The above coding is done using the Jupyter Notebook however for deployment we will be shifting to PyCharm since we need to create a web application and a web server needs to be run for capturing the request from the user for prediction.

import numpy as np
import pandas as pd
import pickle
from flask import Flask,request,jsonify,render_template

app = Flask(__name__)
model = pickle.load(open('model.pkl','rb'))

@app.route('/')
def home():
    return render_template('index.html')

@app.route('/predict',methods=['GET','POST'])
def predict():
    ##For rendering result on HTML interface
    if request.method=='POST':
        features = [x for x in request.form.values()]
        source_dict = {'Bangalore': 0, 'Chennai': 1, 'Delhi': 2, 'Kolkata': 3, 'Mumbai': 4}
        destination_dict = {'Bangalore':0,'Cochin':1,'Delhi':2,'Kolkata': 3,'Hyderabad':4,'New Delhi':5}
        airline_dict = {'IndiGo': 3, 'Air India': 1, 'Jet Airways': 4, 'SpiceJet': 8, 'Multiple carriers': 6, 'GoAir': 2, 'Vistara': 10, 'Air Asia': 0, 'Vistara Premium economy': 11, 'Jet Airways Business': 5, 'Multiple carriers Premium economy': 7, 'Trujet': 9}
        source_value = features[0]
        dest_value = features[1]
        date_value = features[2]
        airline_value = features[3]
        
        stops_value = int(features[4])   

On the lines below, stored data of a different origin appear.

Source: an optimization exercise on an open RTL-to-GDS flow (aim: small area). Production flows keep margins and buffers that such runs may drop.
Only simulation tests tie the RTL to the original design; equivalence was not proved.
No run shown here takes its clock network from TritonCTS; it comes from the design's own scripts or RTL.
The clock port is modelled as an ideal driver, which makes a skipped or thinned clock tree look cheaper than it is; a real chip needs a root buffer or a tree.
Power is estimated from default activity; no workload was simulated.

===== flow/clock_tree.tcl =====
# Rebuild the clock tree after CTS: remove the clock buffers CTS made, split
# the clock sinks by recursive bisection of their positions (in proportion to each side's share of the groups) into clk_nleaf
# groups, drive each group from a clk_leafbuf buffer at its centroid, and
# drive those from one clk_rootbuf buffer, which alone is on the clock port.
# Every sink is two equal buffers from the port, so the tree stays balanced.
set block [ord::get_db_block]
set db [ord::get_db]
set clknet [$block findNet clk]
# undo CTS: every clock buffer's output sinks go back onto clk
proc tree_bufs {net} {
  set r {}
  foreach it [$net getITerms] {
    set inst [$it getInst]
    if {[$it isInputSignal] && [string match *clkbuf* [[$inst getMaster] getName]]} {
      lappend r $inst
    }
  }
  return $r
}
set todo [tree_bufs $clknet]
while {[llength $todo]} {
  set inst [lindex $todo 0]; set todo [lrange $todo 1 end]
  set onet [[$inst findITerm X] getNet]
  lappend todo {*}[tree_bufs $onet]
  foreach it [$onet getITerms] {
    if {[$it getInst] ne $inst && ![string match *clkbuf* [[[$it getInst] getMaster] getName]]} {
      $it disconnect; $it connect $clknet
    }
  }
  odb::dbInst_destroy $inst
  odb::dbNet_destroy $onet
}
set sinks {}
foreach it [$clknet getITerms] { lappend sinks $it }
puts "clock sinks: [llength $sinks]"
proc center {it} {
  set bb [[$it getInst] getBBox]
  return [list [expr {([$bb xMin] + [$bb xMax]) / 2}] [expr {([$bb yMin] + [$bb yMax]) / 2}]]
}
# split the sinks into groups: recursive bisection along the longer side
proc bisect {sinks k} {
  if {$k <= 1} { return [list $sinks] }
  set xs {}; set ys {}
  foreach it $sinks { lassign [center $it] x y; lappend xs $x; lappend ys $y }
  set dx [expr {[tcl::mathfunc::max {*}$xs] - [tcl::mathfunc::min {*}$xs]}]
  set dy [expr {[tcl::mathfunc::max {*}$ys] - [tcl::mathfunc::min {*}$ys]}]
  set idx [expr {$dx >= $dy ? 0 : 1}]
  set keyed {}
  foreach it $sinks { lappend keyed [list [lindex [center $it] $idx] $it] }
  set keyed [lsort -integer -index 0 $keyed]
  set ka [expr {$k / 2}]
  set kb [expr {$k - $ka}]
  set h [expr {([llength $keyed] * $ka + $k / 2) / $k}]
  set a {}; set b {}
  foreach p [lrange $keyed 0 [expr {$h - 1}]] { lappend a [lindex $p 1] }
  foreach p [lrange $keyed $h end] { lappend b [lindex $p 1] }
  return [concat [bisect $a $ka] [bisect $b $kb]]
}
proc add_buf {name cell innet outnet x y} {
  set b [odb::dbInst_create [ord::get_db_block] [[ord::get_db] findMaster $cell] $name]
  [$b findITerm A] connect $innet
  [$b findITerm X] connect $outnet
  $b setLocation $x $y
  $b setPlacementStatus PLACED
  return $b
}
set rootnet [odb::dbNet_create $block clk_root]
$rootnet setSigType CLOCK
set gi 0; set rx 0; set ry 0
set groups [bisect $sinks $clk_nleaf]
foreach g $groups {
  set net [odb::dbNet_create $block clk_leaf_$gi]
  $net setSigType CLOCK
  set sx 0; set sy 0
  foreach it $g { lassign [center $it] x y; set sx [expr {$sx + $x}]; set sy [expr {$sy + $y}]; $it disconnect; $it connect $net }
  set x [expr {$sx / [llength $g]}]; set y [expr {$sy / [llength $g]}]
  add_buf clk_leaf_buf_$gi $clk_leafbuf $rootnet $net $x $y
  set rx [expr {$rx + $x}]; set ry [expr {$ry + $y}]
  incr gi
}
add_buf clk_root_buf $clk_rootbuf $clknet $rootnet [expr {$rx / $gi}] [expr {$ry / $gi}]
puts "clock tree: $clk_rootbuf root, $gi $clk_leafbuf leaves"
detailed_placement

===== constraint.sdc =====
create_clock -name core_clock -period 10.0 [get_ports {clk}]
set_input_delay 2.0000 -clock core_clock [delete_from_list [all_inputs] [get_ports {clk}]]
set_output_delay 2.0000 -clock core_clock [all_outputs]
set_load 0.01 [all_outputs]

===== flow/recover.tcl =====
# Downsize cells on paths with spare setup slack (area/power recovery).
repair_timing -recover_power 100 -verbose

===== design.v =====
module apwm (
    input  wire        clk,
    input  wire        rst_n,
    input  wire        op_cfg,
    input  wire        op_start,
    input  wire        op_setduty,
    input  wire        op_irqen,
    input  wire        op_irqclr,
    input  wire [31:0] op_data,
    output wire        pwm_out,
    output wire        irq
);
    reg        cfgd, run;            
    reg        wrap_if, wrap_ie;
    reg        pwm_lt;               
    reg [15:0] top, div, cc, cc_act, pre, ctr;
    wire uninit = ~cfgd;
    wire run_n  = run | (cfgd & op_start);
    wire [15:0] pre_inc, ctr_inc, pre_ne, ctr_ne, act_ne;
    wire [16:0] cp, cc_c;
    wire pre_end;
    assign cp[0]   = 1'b1;
    assign cc_c[0] = pre_end;
    genvar i;
    generate
        for (i = 0; i < 16; i = i + 1) begin : g_bit
            assign pre_inc[i] = pre[i] ^ cp[i];
            assign cp[i+1]    = pre[i] & cp[i];
            assign pre_ne[i]  = pre_inc[i] ^ div[i];
            assign ctr_inc[i] = ctr[i] ^ cc_c[i];
            assign cc_c[i+1]  = ctr[i] & cc_c[i];
            assign ctr_ne[i]  = ctr_inc[i] ^ top[i];
            assign act_ne[i]  = ctr_inc[i] ^ cc_act[i];
        end
    endgenerate
    assign pre_end = ~|pre_ne;
    wire   ctr_end = ~|ctr_ne;
    wire   wrap    = run_n & pre_end & ctr_end;
    wire   cc_hi   = |cc[15:1];
    wire   cc_nz   = cc_hi | cc[0];
    always @(posedge clk or negedge rst_n) begin
        if (!rst_n) begin
            cfgd    <= 1'b0;
            run     <= 1'b0;
            wrap_if <= 1'b0;
            wrap_ie <= 1'b0;
        end else begin
            if (uninit && op_cfg && op_data[15:0] != 16'd0 && op_data[31:16] != 16'd0)
                cfgd <= 1'b1;
            run <= run_n;
            if (op_irqen && cfgd)
                wrap_ie <= op_data[0];
            if (wrap)
                wrap_if <= 1'b1;
            else if (op_irqclr)
                wrap_if <= 1'b0;
        end
    end
    always @(posedge clk) begin
        if (uninit) begin
            top <= op_data[15:0];
            div <= op_data[31:16];
        end
        cc  <= uninit ? 16'd0 : (op_setduty ? op_data[15:0] : cc);
        pre <= (!run_n || pre_end) ? 16'd0 : pre_inc;
        ctr <= (!run_n || wrap) ? 16'd0 : ctr_inc;
        if (!run || wrap)
            cc_act <= cc;
        if (!run || wrap)
            pwm_lt <= cc_nz & ~(~run & pre_end & ~ctr_end & ~cc_hi);
        else if (pre_end && !(|act_ne))
            pwm_lt <= 1'b0;
    end
    assign pwm_out = run & pwm_lt;
    assign irq     = wrap_if & wrap_ie;
endmodule
module btn #(
    parameter HAS_PLAY = 1
) (
    input  wire       clk,
    input  wire       rst_n,
    input  wire       sample,
    input  wire       pin_n,
    input  wire       clear,
    output wire       edge_o,
    output wire       level,
    output wire       pressed,
    output wire [1:0] play
);
    reg s1, s2, level_r, pressed_r, paused;
    wire hit = sample & s2 & ~level_r;
    always @(posedge clk or negedge rst_n) begin
        if (!rst_n) begin
            s1        <= 1'b0;
            s2        <= 1'b0;
            level_r   <= 1'b0;
            pressed_r <= 1'b0;
            paused    <= 1'b0;
        end else begin
            if (sample) begin
                s2      <= s1;
                s1      <= ~pin_n;
                level_r <= s2;
            end
            if (hit)
                pressed_r <= 1'b1;
            else if (clear)
                pressed_r <= 1'b0;
            if (HAS_PLAY && hit)
                paused <= ~paused;
        end
    end
    assign edge_o  = hit;
    assign level   = level_r;
    assign pressed = pressed_r;
    assign play    = HAS_PLAY ? {paused, ~paused} : 2'd0;
endmodule
module core_irq (
    input  wire clk,
    input  wire rst_n,
    input  wire irq_in,
    input  wire op_wfi,
    input  wire op_csenter,
    input  wire op_csexit,
    input  wire cs_bit,
    input  wire op_irqret,
    output wire imask,
    output wire inh,
    output wire waiting
);
    reg imask_r, inh_r, waiting_r;
    wire entry = irq_in & ~imask_r & ~inh_r;
    always @(posedge clk or negedge rst_n) begin
        if (!rst_n) begin
            imask_r   <= 1'b0;
            inh_r     <= 1'b0;
            waiting_r <= 1'b0;
        end else begin
            if (op_csenter)
                imask_r <= 1'b1;
            else if (op_csexit)
                imask_r <= cs_bit;
            if (entry)
                inh_r <= 1'b1;
            else if (op_irqret && inh_r)
                inh_r <= 1'b0;
            if (op_wfi)
                waiting_r <= 1'b1;
            else if (op_irqret && inh_r)
                waiting_r <= 1'b0;
        end
    end
    assign imask   = imask_r;
    assign inh     = inh_r;
    assign waiting = waiting_r;
endmodule
module dropstick_corea (
    input  wire        clk,
    input  wire        rst_n,
    input  wire        op_cfg,
    input  wire        op_start,
    input  wire        op_setduty,
    input  wire        op_irqen,
    input  wire        op_irqclr,
    input  wire [31:0] op_data,
    output wire        pwm_out,
    output wire        irq,
    input  wire        btn0_pin_n,
    input  wire        btn0_sample,
    input  wire        btn0_clear,
    output wire        btn0_edge,
    output wire        btn0_level,
    output wire        btn0_pressed,
    output wire [1:0]  btn0_play,
    input  wire        btn1_pin_n,
    input  wire        btn1_sample,
    input  wire        btn1_clear,
    output wire        btn1_edge,
    output wire        btn1_level,
    output wire        btn1_pressed,
    input  wire        core_wfi,
    input  wire        core_csenter,
    input  wire        core_csexit,
    input  wire        core_cs_bit,
    input  wire        core_irqret,
    output wire        core_imask,
    output wire        core_inh,
    output wire        core_waiting
);
    wire [1:0] btn1_play_unused;
    apwm u_apwm (
        .clk(clk), .rst_n(rst_n),
        .op_cfg(op_cfg), .op_start(op_start), .op_setduty(op_setduty),
        .op_irqen(op_irqen), .op_irqclr(op_irqclr), .op_data(op_data),
        .pwm_out(pwm_out), .irq(irq)
    );
    btn #(.HAS_PLAY(1)) u_btn0 (
        .clk(clk), .rst_n(rst_n),
        .sample(btn0_sample), .pin_n(btn0_pin_n), .clear(btn0_clear),
        .edge_o(btn0_edge), .level(btn0_level), .pressed(btn0_pressed),
        .play(btn0_play)
    );
    btn #(.HAS_PLAY(0)) u_btn1 (
        .clk(clk), .rst_n(rst_n),
        .sample(btn1_sample), .pin_n(btn1_pin_n), .clear(btn1_clear),
        .edge_o(btn1_edge), .level(btn1_level), .pressed(btn1_pressed),
        .play(btn1_play_unused)
    );
    core_irq u_core (
        .clk(clk), .rst_n(rst_n), .irq_in(irq),
        .op_wfi(core_wfi), .op_csenter(core_csenter), .op_csexit(core_csexit),
        .cs_bit(core_cs_bit), .op_irqret(core_irqret),
        .imask(core_imask), .inh(core_inh), .waiting(core_waiting)
    );
endmodule

===== flow/post_cts.tcl =====
# After CTS: replace the tree CTS built with a fixed two-level tree, then
# recover area on paths with spare slack and downsize cells (downsize.tcl).
set here [file dirname [info script]]
set clk_rootbuf sky130_fd_sc_hd__clkbuf_4
set clk_leafbuf sky130_fd_sc_hd__clkbuf_8
set clk_nleaf 7
source $here/clock_tree.tcl
estimate_parasitics -placement
report_clock_skew
source $here/recover.tcl
source $here/downsize.tcl

===== flow/downsize.tcl =====
# Swap each combinational cell of drive strength 2 or more for the smallest
# cell with the same function (same name up to the drive suffix), and keep
# the swap only if the setup slack stays at least 0.2 ns and the counts of
# slew and capacitance violations do not grow. Clock buffers, port buffers
# and flip-flops are left alone.
estimate_parasitics -placement
set ::ds_lib_cells {}
foreach lc [get_lib_cells sky130_fd_sc_hd__*] { lappend ::ds_lib_cells [get_name $lc] }
proc smallest_same {m} {
  if {![regexp {^(sky130_fd_sc_hd__[a-z0-9]+)_([0-9]+)$} $m -> base drive]} { return "" }
  if {$drive < 2} { return "" }
  foreach d {0 1} {
    set c ${base}_$d
    if {[lsearch -exact $::ds_lib_cells $c] >= 0 && [lsearch -exact $::env(DONT_USE_CELLS) $c] < 0} { return $c }
  }
  return ""
}
# no worse than before the swaps: setup slack of at least 0.2 ns and no more
# slew or capacitance violations (as estimated from placement)
set ::ds_slew0 [sta::max_slew_violation_count]
set ::ds_cap0 [sta::max_capacitance_violation_count]
proc design_ok {} {
  if {[sta::worst_slack_cmd max] < 0.2e-9} { return 0 }
  if {[sta::max_slew_violation_count] > $::ds_slew0} { return 0 }
  if {[sta::max_capacitance_violation_count] > $::ds_cap0} { return 0 }
  return 1
}
set swapped 0
foreach inst [get_cells *] {
  set m [get_property $inst ref_name]
  if {[string match *clkbuf* $m] || [string match *df* $m] || [string match *buf_* $m]} { continue }
  set to [smallest_same $m]
  if {$to eq ""} { continue }
  replace_cell $inst $to
  estimate_parasitics -placement
  if {[design_ok]} { incr swapped } else { replace_cell $inst $m; estimate_parasitics -placement }
}
puts "downsize: swapped $swapped cells"
detailed_placement

===== config.mk =====
export PLATFORM = sky130hd
export DESIGN_NAME = dropstick_corea
export DESIGN_NICKNAME = dropstick_corea
export VERILOG_FILES = /design/flow/design.v
export SDC_FILE = /design/flow/constraint.sdc
export NUM_CORES = 4
export LEC_CHECK = 0
export CAP_MARGIN = 20
export CORE_MARGIN = 2
export CORE_UTILIZATION = 40
export SLEW_MARGIN = 20

===== standard.sh =====
#!/bin/bash
# synth_recipe.tcl (not shown) runs the flow's synth.tcl, then flattens the netlist and writes it again
# the make line also repeats each setting of config.mk as NAME=value (left out here)
make -C /OpenROAD-flow-scripts/flow DESIGN_CONFIG=/design/flow/config.mk WORK_HOME=/design/flow/orfs CLKGATE_MAP_FILE= SYNTH_SCRIPT=/design/flow/synth_recipe.tcl "${@:-finish}"

===== flow/run.sh =====
#!/bin/bash
# Own layout flow: the standard flow (standard.sh, which runs the standard
# synthesis unchanged), with
#  - the port buffers made of the smallest buffer cell instead of clkdlybuf4s50_1,
#  - after CTS, the clock tree rebuilt as one clkbuf_4 root driving seven
#    clkbuf_8 leaves (post_cts.tcl, clock_tree.tcl),
#  - cells on paths with spare slack downsized after placement and after CTS
#    (recover.tcl), and after CTS every cell of drive 2 or more swapped for its
#    smallest version where timing allows (downsize.tcl).
# Each tool's full output goes to ORFS's own logs (orfs/logs/...), and
# standard.sh's output to flow_standard.log in the work folder.
set -uo pipefail
here=$(cd "$(dirname "$0")" && pwd)
export BUFFER_PORTS_ARGS="-buffer_cell sky130_fd_sc_hd__buf_1"
export CTS_ARGS="-sink_clustering_enable -repair_clock_nets -buf_list sky130_fd_sc_hd__clkbuf_8 -dont_use_dummy_load"
export POST_RESIZE_TCL="$here/recover.tcl"
export POST_CTS_TCL="$here/post_cts.tcl"
bash standard.sh > flow_standard.log 2>&1

==> results of run 1 <==
-- cells in the mapped netlist, types with 2 or more instances --
cell type and count:
dfrtp_1 16, nand2_1 7, xor2_1 12, edfxtp_1 49, o22ai_1 3, mux2i_1 18
a21oi_1 2, nor3_1 4, nand4_1 9, clkbuf_1 5, and3_1 16, xnor2_1 39
nor4_1 14, nand3_1 4, dfxtp_1 48, nor2_1 20, inv_1 10, o21ai_0 2
mux2_2 3, ha_1 29, and2_1 17
-- report_power, final --
group	switching, W	internal [W]	total (W)
Combinational	0.0000503	0.0000450	0.0000953
Sequential	0.0000146	0.000510	0.000525
Clock	0.000133	0.0000673	0.000201
Total	0.000198	0.000623	0.000821
-- layer usage --
metal / share of wire (%) / wire length [um]
met1: 46 / 3880
met2: 49 / 4080
met3: 3.5 / 296
met4: 1.6 / 132
met5: 0 / 0
-- layout make-up --
cell class / count / area (um2) / area share (%)
Buffer: 8 / 104 / 2.05
Sequential cell: 113 / 2830 / 56.0
Timing Repair Buffer: 63 / 239 / 4.72
Multi-Input combinational cell: 214 / 1670 / 32.9
Inverter: 11 / 41.3 / 0.816
Tap cell: 143 / 179 / 3.54
-- kinds of logic after synthesis --
kind of cell / count (synthesis) / synth area share (%)
flops: 113 / 61.4
buf+inv: 18 / 1.71
fa+ha+maj: 29 / 7.86
compound gates: 14 / 2.30
simple gates: 99 / 12.4
xor+xnor: 51 / 9.68
mux: 21 / 4.64
-- state kept, by name, indices dropped and copies added, names as in the netlist, 16 cells and up --
register,count
u_apwm.cc,16
u_apwm.cc_act,16
u_apwm.ctr,16
u_apwm.div,16
u_apwm.pre,16
u_apwm.top,16
-- worst max-delay path by stage --
stage | depth (start not counted) | slack (ns) | end | from
floorplan | 38 | 1.85 | u_apwm.cc_act[0] | u_apwm.pre[0]
global placement | 37 | 1.21 | u_apwm.cc_act[12] | u_apwm.pre[0]
detailed placement | 37 | 0.61 | u_apwm.cc_act[14] | u_apwm.pre[0]
global route | 37 | 0.16 | u_apwm.cc_act[14] | u_apwm.pre[0]
finish | 37 | 0.77 | u_apwm.cc_act[14] | u_apwm.pre[0]
-- through the flow --
| step | hold slack, ns | power, W | util (%) | worst slack, ns |
|---|---|---|---|---|
| after detailed placement | 0.453 | 0.000634 | 43.9 | 0.612 |
| after global placement | 0.455 | 0.000632 | 44.1 | 1.21 |
| after global routing | 0.497 | 0.000863 | 44.7 | 0.161 |
| after floorplan | 0.430 | 0.000602 | - | 1.85 |
| final | 0.485 | 0.000821 | 44.7 | 0.770 |
==> flow_summary.json, run 1 <==
{
  "status": "timing/DRC/antenna clean",
  "grt-busiest-layer": "met2",
  "synth.area.top_cells": "edfxtp_1, dfxtp_1, dfrtp_1",
  "clock-sinks": 113,
  "slowest_stage": "nand2_1",
  "die_h_um": 111,
  "arrival_ns": 9.33,
  "seq_area_frac_synth_pct": 61.4,
  "overflow": 0,
  "numPortBuffers": 62,
  "synth-main-ff-cell": "edfxtp_1",
  "dpl.hpwl_um": 6500,
  "critPathMaxStageDelay_ns": 0.75,
  "ys_ff_latch": 113,
  "min-delay-start": "u_apwm.cc[9]",
  "critPathTopFamily": "adder cells",
  "r2r_end": "u_apwm.cc_act[14]",
  "syn_area_per_cell_um2": 13.4,
  "clkLatencyLatePin_ns": 0.46,
  "fin_cells": 552,
  "grt_start_max_net_pins": 34,
  "ant_nets": 0,
  "finalHoldViolCount": 0,
  "clock_skew_ns": 0.0117,
  "cellLeakagePower_nw": 2.02,
  "placed_cell_area_um2": 4970,
  "ff2ff_path_depth": 37,
  "met1_usage_pct": 18.7,
  "grt_pass1_vias": 2868,
  "rows": 39,
  "timing.final.max_slew_violations": 0,
  "hold_depth": 0,
  "antenna_cells": 0,
  "synth_edf_count": 49,
  "max-vdd-ir-drop_v": 0.0000989,
  "critPathRequiredTime_ns": 10.10,
  "async_reset_ff_share_pct": 14.2,
  "final_common_cell": "buf_1",
  "synth_top_cell_by_area": "edfxtp_1",
  "drive_gt1_share_pct": 2.44,
  "grt_pass1_wl_um": 14100,
  "routabilityCongestion": 0.786,
  "path_max_fanout": 19,
  "start_util_pct": 40.8,
  "wirelength_um": 8390,
  "crit_type": "reg -> reg",
  "p_per_area_nw_per_um2": 162,
  "setup_tns_ns": 0,
  "min_period_ns": 9.23,
  "synth_top_area_share_pct": 31.9,
  "r2r_start": "u_apwm.pre[0]",
  "cp-start-kind": "flip-flop",
  "setup_viol": 0,
  "hp-class": "reg -> reg",
  "slew_headroom_pct": 39.4,
  "synth_nets": 424,
  "synth_area_um2": 4610,
  "fillCellCount": 1061,
  "die_area_um2": 12400,
  "clk_pin_slew_ns": 0.11,
  "rsz0062_at_grt": "false",
  "drt_iter0_markers": 138,
  "syn_to_final_growth_pct": 9.68,
  "synthCells": 345,
  "wl_per_cell_um": 15.2,
  "grt.total_usage_pct": 13.8,
  "final_area_um2": 5060,
  "gr-usage-met3_pct": 2.40,
  "core-area_um2": 11300,
  "tightest_slew_ns": 0.909,
  "critical-path-top-cell-by-count": "ha_1",
  "first_pass_iters": 4,
  "drt-vias-per-instance": 4.94,
  "cap_violations": 0,
  "die_w_um": 111,
  "antenna_found_initial": 0,
  "dp_cells": 544,
  "ios": 63,
  "synthDistinctLibCells": 39,
  "use_met2_pct": 23.8,
  "min_to": "u_apwm.cc_act[9]",
  "vias": 2727,
  "final_cell_mix": "buf_1, edfxtp_1, dfxtp_1",
  "drcViolationCount": 0,
  "fin_crit_sh_pct": 92.3,
  "fin_nets": 490,
  "cp_num_buf_inv": 0,
  "clock.fmax_mhz": 108,
  "yosys_warnings": 4,
  "crit_path_end_kind": "flip-flop",
  "reg2reg_slack_ns": 0.77
}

        a= pd.Series(source_value)
        source = a.map(source_dict).values[0]   
        b= pd.Series(dest_value)
        destination = b.map(destination_dict).values[0] 
        c= pd.Series(airline_value)
        airline = c.map(airline_dict).values[0]   

        day = int(pd.to_datetime(date_value, format="%Y-%m-%dT%H:%M").day)    
        month = int(pd.to_datetime(date_value, format="%Y-%m-%dT%H:%M").month)  

        hour = int(pd.to_datetime(date_value, format ="%Y-%m-%dT%H:%M").hour)
        minute = int(pd.to_datetime(date_value, format ="%Y-%m-%dT%H:%M").minute)
           
        if  source==destination:
            return render_template('index.html',pred='Source and Destination City cannot be same. Please try again! ')
            
        else:
            pred_features = [np.array([day,month,stops_value,hour,minute,airline,source,destination])]
            prediction = model.predict(pred_features)

            if stops_value==0:
                output = round(prediction[0],0)

            else:
                output = round(prediction[0],0)-2000


            return render_template('index.html',pred='The Flight Fare for the given date is:-  INR {}'.format(output))
    else:
        return render_template('index.html')
if __name__=='__main__':
    app.run(debug=True)
Outout

Out 1

The above screenshot is of the home page of our model in Heroku where it is being deployed.

Out 1

The above figure shows the predicted output after clicking the predict button.